** Opening Task data block **

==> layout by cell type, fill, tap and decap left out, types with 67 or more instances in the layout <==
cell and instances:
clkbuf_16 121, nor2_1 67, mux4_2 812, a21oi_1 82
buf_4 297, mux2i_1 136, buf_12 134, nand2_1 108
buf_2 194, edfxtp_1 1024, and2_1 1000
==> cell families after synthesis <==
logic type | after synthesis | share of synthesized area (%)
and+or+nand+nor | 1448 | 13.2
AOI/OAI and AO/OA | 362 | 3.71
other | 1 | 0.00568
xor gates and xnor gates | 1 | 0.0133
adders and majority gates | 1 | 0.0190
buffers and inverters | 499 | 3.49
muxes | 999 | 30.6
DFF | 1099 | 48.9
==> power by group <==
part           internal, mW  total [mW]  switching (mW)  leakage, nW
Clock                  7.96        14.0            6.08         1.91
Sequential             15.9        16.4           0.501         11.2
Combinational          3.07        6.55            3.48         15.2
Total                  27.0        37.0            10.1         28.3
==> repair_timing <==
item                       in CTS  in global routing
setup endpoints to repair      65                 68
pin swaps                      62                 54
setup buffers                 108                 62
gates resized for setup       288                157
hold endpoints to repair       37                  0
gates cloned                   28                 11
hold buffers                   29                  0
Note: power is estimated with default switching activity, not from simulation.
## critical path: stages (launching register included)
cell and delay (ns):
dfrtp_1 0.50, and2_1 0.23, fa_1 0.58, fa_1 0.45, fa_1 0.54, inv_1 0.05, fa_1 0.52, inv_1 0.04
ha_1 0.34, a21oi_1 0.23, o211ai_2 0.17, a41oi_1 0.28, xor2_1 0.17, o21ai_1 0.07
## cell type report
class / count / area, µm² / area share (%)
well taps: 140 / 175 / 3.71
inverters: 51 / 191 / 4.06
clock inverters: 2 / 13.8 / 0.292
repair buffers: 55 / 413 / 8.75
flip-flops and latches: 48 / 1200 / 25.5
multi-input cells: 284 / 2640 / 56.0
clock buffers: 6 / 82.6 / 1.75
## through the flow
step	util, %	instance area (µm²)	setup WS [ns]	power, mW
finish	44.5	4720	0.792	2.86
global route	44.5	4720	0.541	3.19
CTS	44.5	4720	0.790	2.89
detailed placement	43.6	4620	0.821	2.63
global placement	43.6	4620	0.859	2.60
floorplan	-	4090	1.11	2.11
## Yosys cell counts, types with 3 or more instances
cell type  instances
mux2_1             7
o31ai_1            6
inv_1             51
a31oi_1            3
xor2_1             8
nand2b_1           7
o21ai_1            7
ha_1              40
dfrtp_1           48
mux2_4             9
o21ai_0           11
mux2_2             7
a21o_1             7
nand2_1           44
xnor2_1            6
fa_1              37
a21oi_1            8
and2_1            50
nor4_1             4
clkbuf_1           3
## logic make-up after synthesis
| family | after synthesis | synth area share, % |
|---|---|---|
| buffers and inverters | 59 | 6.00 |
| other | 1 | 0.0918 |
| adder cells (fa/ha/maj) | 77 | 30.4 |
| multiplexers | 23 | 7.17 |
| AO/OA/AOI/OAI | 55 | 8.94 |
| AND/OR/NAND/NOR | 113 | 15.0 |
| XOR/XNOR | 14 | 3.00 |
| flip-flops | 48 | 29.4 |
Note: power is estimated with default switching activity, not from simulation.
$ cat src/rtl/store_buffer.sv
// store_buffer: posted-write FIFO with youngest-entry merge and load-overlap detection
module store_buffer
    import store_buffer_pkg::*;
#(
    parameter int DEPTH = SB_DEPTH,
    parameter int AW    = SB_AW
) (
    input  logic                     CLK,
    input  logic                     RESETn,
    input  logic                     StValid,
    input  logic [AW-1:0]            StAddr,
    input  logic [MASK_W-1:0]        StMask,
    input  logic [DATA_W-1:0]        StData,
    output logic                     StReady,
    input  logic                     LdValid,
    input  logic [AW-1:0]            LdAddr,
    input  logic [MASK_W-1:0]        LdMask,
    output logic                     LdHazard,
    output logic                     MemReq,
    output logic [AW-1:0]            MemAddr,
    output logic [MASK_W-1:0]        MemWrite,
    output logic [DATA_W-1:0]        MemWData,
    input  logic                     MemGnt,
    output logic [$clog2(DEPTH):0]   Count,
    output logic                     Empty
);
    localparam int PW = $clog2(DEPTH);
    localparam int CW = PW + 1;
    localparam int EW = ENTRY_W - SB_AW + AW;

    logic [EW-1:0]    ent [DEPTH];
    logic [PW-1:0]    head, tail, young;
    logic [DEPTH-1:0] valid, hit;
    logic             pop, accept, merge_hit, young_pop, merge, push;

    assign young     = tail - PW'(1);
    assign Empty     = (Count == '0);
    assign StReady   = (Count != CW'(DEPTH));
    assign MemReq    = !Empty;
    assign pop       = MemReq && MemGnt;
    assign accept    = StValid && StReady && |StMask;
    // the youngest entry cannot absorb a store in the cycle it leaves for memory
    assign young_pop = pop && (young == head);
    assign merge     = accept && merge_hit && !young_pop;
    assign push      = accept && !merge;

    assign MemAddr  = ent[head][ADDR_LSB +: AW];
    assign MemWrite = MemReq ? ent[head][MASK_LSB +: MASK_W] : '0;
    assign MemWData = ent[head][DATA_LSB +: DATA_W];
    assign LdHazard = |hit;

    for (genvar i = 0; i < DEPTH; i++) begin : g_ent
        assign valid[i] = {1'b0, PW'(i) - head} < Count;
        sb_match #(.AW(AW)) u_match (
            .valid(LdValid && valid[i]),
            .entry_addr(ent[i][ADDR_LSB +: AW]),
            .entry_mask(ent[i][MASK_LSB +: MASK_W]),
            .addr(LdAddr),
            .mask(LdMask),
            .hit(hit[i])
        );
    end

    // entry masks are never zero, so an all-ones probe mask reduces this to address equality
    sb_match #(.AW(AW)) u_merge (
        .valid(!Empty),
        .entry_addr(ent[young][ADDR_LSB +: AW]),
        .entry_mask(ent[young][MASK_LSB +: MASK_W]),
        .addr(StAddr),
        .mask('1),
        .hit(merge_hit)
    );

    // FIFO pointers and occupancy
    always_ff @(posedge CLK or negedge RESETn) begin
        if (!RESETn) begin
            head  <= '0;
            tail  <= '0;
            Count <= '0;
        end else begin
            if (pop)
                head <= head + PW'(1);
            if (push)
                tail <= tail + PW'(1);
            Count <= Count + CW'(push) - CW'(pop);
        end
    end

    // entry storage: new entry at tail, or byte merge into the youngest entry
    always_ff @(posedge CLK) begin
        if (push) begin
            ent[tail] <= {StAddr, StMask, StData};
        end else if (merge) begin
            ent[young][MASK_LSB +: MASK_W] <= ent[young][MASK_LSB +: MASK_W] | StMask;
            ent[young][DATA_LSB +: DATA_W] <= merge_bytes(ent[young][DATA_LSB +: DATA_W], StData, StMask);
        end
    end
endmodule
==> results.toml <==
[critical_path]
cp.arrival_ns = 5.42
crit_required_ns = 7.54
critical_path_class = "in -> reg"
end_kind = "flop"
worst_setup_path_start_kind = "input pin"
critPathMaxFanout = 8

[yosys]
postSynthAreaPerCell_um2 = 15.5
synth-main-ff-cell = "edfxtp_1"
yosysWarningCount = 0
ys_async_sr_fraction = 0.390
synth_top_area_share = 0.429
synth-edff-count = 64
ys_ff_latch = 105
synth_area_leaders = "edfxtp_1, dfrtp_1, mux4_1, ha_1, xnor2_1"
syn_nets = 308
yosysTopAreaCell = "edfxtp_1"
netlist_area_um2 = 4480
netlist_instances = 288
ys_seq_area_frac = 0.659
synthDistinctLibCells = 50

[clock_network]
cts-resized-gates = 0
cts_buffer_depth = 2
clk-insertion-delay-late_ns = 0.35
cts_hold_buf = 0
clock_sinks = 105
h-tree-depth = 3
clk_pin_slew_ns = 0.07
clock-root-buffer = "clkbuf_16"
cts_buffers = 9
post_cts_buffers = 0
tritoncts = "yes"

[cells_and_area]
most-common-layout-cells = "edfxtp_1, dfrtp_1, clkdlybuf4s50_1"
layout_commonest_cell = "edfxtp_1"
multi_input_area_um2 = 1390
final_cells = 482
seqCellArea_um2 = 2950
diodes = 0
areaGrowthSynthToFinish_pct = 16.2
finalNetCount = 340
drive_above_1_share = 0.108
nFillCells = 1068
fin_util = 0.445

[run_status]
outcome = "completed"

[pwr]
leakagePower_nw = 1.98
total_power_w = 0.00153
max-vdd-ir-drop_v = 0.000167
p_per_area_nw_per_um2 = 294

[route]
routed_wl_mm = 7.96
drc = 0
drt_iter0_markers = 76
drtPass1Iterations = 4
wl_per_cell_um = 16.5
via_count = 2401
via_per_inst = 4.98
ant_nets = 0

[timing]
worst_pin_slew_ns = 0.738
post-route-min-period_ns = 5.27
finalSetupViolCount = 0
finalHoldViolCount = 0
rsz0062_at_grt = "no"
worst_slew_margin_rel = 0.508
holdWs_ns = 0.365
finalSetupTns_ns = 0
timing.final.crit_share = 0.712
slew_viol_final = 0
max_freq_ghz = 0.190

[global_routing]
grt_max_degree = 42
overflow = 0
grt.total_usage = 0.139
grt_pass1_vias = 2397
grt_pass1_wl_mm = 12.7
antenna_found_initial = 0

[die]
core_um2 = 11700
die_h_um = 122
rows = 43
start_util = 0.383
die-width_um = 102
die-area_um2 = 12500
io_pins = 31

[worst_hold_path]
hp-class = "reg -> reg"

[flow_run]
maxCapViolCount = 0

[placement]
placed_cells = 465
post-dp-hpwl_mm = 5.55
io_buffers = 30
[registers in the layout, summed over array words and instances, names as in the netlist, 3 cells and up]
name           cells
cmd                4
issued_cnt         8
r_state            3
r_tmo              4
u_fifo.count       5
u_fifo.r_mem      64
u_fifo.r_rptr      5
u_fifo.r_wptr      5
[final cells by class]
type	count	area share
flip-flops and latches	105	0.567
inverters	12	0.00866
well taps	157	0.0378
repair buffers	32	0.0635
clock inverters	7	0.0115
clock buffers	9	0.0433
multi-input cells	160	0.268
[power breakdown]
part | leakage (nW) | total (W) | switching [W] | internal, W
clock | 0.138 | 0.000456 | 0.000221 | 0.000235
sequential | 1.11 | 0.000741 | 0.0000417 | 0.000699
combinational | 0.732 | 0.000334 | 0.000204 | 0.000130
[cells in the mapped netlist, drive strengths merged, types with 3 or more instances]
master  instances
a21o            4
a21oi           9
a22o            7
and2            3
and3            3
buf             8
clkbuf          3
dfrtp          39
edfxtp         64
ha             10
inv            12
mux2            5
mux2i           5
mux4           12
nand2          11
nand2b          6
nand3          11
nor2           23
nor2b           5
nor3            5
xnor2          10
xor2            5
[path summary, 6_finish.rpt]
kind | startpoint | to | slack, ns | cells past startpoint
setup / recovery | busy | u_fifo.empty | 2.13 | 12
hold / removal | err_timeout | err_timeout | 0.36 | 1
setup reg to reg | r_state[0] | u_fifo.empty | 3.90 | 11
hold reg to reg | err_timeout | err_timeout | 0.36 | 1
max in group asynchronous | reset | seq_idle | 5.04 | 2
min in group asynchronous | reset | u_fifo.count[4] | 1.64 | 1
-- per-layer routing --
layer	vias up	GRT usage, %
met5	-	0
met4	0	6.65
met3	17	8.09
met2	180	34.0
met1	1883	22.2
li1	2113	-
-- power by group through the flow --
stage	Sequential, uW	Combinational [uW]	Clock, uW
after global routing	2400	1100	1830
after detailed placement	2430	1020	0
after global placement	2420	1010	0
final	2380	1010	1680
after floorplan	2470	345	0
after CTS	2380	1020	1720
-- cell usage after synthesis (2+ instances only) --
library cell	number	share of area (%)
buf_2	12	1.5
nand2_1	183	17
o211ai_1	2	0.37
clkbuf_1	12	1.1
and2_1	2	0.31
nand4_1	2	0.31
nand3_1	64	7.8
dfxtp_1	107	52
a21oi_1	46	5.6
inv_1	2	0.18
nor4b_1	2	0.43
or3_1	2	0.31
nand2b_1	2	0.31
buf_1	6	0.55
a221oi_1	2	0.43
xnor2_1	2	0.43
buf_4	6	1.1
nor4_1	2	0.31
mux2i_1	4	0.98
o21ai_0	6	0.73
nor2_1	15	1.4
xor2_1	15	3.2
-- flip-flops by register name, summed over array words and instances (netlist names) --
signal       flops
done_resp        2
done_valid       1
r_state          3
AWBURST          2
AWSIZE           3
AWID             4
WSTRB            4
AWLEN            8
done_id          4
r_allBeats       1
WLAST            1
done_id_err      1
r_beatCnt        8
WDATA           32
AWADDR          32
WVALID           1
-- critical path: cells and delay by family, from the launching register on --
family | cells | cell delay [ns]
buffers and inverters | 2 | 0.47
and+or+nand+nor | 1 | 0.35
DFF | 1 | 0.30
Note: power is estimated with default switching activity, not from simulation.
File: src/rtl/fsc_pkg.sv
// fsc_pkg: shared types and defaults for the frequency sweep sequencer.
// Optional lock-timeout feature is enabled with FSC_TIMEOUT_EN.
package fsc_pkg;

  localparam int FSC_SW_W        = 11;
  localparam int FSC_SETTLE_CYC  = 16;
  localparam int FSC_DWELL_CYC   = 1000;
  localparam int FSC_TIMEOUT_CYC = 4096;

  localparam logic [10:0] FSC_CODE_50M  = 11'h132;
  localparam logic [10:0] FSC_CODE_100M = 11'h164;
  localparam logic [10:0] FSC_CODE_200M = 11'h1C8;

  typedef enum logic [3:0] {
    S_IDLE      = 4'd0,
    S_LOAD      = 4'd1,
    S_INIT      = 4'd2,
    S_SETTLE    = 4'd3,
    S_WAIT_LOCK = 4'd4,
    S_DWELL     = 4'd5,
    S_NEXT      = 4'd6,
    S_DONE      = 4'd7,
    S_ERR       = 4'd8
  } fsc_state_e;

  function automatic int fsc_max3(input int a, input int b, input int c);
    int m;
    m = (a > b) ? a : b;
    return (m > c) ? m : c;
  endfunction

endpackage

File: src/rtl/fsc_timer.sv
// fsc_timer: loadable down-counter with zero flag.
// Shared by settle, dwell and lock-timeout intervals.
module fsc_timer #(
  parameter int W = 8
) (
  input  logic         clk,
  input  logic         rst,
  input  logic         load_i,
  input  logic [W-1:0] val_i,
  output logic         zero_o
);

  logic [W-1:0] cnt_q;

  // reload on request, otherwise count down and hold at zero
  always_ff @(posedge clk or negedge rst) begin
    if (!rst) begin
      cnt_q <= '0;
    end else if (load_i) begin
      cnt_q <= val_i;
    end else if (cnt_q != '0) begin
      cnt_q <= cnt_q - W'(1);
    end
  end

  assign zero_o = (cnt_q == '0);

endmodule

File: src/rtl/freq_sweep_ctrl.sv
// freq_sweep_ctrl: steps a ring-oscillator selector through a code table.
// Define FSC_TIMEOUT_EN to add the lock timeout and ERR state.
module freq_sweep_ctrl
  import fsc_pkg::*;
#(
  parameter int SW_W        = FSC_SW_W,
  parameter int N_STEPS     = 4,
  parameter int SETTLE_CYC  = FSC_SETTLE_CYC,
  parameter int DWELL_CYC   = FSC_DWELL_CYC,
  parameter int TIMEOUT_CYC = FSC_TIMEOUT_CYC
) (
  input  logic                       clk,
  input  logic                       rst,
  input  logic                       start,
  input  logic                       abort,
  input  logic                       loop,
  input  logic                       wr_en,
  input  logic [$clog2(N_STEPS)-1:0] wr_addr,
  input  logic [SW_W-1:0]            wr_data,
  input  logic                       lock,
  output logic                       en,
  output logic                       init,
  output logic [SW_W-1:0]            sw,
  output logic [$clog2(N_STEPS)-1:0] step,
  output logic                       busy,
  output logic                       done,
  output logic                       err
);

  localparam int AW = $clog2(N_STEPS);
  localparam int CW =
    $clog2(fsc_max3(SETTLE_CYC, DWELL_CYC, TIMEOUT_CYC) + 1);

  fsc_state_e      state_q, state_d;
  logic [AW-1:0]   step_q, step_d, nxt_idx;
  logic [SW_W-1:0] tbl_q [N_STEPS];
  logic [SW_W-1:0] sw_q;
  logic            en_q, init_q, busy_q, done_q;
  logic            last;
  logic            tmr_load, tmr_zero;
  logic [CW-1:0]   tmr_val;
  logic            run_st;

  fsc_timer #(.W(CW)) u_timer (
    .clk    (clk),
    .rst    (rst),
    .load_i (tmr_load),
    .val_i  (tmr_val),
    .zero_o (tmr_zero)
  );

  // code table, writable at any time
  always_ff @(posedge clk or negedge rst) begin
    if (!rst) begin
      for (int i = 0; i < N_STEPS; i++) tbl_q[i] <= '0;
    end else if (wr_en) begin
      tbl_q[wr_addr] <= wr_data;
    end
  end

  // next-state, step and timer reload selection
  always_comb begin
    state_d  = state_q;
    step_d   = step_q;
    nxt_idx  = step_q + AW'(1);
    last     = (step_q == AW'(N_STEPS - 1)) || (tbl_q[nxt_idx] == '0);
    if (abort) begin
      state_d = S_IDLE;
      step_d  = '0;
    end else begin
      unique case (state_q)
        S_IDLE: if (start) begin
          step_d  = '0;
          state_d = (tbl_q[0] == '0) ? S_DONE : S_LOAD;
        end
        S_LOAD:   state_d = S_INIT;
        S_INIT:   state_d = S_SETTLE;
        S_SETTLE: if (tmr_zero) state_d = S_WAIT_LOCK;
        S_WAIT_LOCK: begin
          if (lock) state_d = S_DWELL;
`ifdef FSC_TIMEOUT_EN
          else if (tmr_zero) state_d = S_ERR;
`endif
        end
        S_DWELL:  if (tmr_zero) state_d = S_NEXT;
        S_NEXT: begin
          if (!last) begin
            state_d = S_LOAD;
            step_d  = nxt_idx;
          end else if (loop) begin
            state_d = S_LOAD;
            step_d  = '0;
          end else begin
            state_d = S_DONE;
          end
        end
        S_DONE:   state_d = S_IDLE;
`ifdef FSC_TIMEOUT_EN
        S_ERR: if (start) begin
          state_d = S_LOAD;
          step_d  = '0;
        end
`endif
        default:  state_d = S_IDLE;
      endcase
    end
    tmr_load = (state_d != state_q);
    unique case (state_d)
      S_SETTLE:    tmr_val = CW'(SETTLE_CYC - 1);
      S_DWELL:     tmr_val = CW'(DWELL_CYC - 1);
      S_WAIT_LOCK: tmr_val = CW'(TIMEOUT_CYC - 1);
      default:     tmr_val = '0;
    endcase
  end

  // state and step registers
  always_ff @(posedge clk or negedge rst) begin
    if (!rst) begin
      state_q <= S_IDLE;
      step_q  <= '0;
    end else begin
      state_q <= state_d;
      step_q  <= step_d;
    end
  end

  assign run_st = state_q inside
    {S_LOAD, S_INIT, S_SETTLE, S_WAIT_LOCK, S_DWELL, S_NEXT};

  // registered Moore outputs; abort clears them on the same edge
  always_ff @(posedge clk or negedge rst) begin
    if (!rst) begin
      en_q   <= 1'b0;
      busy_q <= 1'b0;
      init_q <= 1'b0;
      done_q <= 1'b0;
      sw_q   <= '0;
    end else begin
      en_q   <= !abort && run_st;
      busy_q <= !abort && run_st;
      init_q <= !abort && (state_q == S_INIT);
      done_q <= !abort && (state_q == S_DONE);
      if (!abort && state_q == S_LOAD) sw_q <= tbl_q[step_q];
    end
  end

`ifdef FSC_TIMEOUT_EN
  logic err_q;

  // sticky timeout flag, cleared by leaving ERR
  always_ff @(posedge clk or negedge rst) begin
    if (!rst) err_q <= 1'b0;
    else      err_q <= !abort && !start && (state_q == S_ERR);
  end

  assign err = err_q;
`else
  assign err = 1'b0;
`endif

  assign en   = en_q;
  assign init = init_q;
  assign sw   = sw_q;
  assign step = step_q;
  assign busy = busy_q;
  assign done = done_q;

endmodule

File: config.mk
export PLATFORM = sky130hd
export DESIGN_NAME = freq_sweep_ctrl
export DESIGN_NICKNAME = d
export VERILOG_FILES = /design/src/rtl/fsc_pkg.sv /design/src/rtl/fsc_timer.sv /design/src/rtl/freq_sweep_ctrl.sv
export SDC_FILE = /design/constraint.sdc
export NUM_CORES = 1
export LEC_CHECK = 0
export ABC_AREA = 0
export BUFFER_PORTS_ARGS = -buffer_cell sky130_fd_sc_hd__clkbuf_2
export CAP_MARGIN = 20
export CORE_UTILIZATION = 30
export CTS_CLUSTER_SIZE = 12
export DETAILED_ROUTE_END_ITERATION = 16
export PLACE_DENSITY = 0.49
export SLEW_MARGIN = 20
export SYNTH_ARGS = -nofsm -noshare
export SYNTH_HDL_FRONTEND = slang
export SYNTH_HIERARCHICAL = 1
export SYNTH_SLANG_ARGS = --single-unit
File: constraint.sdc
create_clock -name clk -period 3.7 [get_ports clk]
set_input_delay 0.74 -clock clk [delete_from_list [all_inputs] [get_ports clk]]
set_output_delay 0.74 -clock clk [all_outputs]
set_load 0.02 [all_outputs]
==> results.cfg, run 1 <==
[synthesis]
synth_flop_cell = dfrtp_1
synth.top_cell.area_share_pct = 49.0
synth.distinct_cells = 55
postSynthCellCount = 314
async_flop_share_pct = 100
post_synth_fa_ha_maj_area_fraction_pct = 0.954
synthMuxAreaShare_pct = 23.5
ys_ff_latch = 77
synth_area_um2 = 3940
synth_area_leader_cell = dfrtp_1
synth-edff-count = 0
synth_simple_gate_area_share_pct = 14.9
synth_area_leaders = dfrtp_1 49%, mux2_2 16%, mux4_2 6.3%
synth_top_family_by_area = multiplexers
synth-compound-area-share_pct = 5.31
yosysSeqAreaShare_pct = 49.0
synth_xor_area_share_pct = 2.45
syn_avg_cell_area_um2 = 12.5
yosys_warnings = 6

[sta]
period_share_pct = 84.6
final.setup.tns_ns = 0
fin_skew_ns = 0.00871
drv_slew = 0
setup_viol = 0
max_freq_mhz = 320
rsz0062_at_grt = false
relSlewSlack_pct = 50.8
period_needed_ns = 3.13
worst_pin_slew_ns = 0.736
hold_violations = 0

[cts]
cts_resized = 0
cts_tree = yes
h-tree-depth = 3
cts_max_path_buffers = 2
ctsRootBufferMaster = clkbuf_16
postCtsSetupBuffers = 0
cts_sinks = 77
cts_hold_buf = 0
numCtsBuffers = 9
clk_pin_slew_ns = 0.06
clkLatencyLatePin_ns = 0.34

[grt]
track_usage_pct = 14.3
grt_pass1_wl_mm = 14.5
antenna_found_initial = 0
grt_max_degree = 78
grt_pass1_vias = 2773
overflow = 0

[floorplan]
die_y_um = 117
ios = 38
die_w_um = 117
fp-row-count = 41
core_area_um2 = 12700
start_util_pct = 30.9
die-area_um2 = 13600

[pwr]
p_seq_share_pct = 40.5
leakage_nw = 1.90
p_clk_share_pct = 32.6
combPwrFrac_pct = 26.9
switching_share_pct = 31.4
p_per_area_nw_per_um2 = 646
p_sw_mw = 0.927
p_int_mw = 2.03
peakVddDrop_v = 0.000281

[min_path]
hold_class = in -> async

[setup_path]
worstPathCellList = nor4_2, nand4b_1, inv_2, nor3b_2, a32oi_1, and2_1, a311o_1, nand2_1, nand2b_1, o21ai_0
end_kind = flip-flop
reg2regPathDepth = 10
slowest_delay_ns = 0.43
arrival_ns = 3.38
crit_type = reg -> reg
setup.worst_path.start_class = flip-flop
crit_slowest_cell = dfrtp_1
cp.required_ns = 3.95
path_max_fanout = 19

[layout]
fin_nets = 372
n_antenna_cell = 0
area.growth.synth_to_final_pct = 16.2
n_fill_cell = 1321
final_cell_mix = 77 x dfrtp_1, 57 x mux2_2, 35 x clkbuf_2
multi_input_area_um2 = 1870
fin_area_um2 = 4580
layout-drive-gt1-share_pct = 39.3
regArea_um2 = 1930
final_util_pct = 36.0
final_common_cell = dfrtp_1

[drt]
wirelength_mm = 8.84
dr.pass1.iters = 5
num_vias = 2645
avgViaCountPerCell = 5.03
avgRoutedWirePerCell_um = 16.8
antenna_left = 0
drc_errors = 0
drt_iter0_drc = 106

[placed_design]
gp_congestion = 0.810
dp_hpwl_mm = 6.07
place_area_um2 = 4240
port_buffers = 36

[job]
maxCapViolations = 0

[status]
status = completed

** Closing Task data block **

## Description of the task
Go back to the listing above. Copy word for word the lines from the one with "77 | 30.4 |" through the one with "48 | 29.4 |", and nothing more.

## The answer
| adder cells (fa/ha/maj) | 77 | 30.4 |
| multiplexers | 23 | 7.17 |
| AO/OA/AOI/OAI | 55 | 8.94 |
| AND/OR/NAND/NOR | 113 | 15.0 |
| XOR/XNOR | 14 | 3.00 |
| flip-flops | 48 | 29.4 |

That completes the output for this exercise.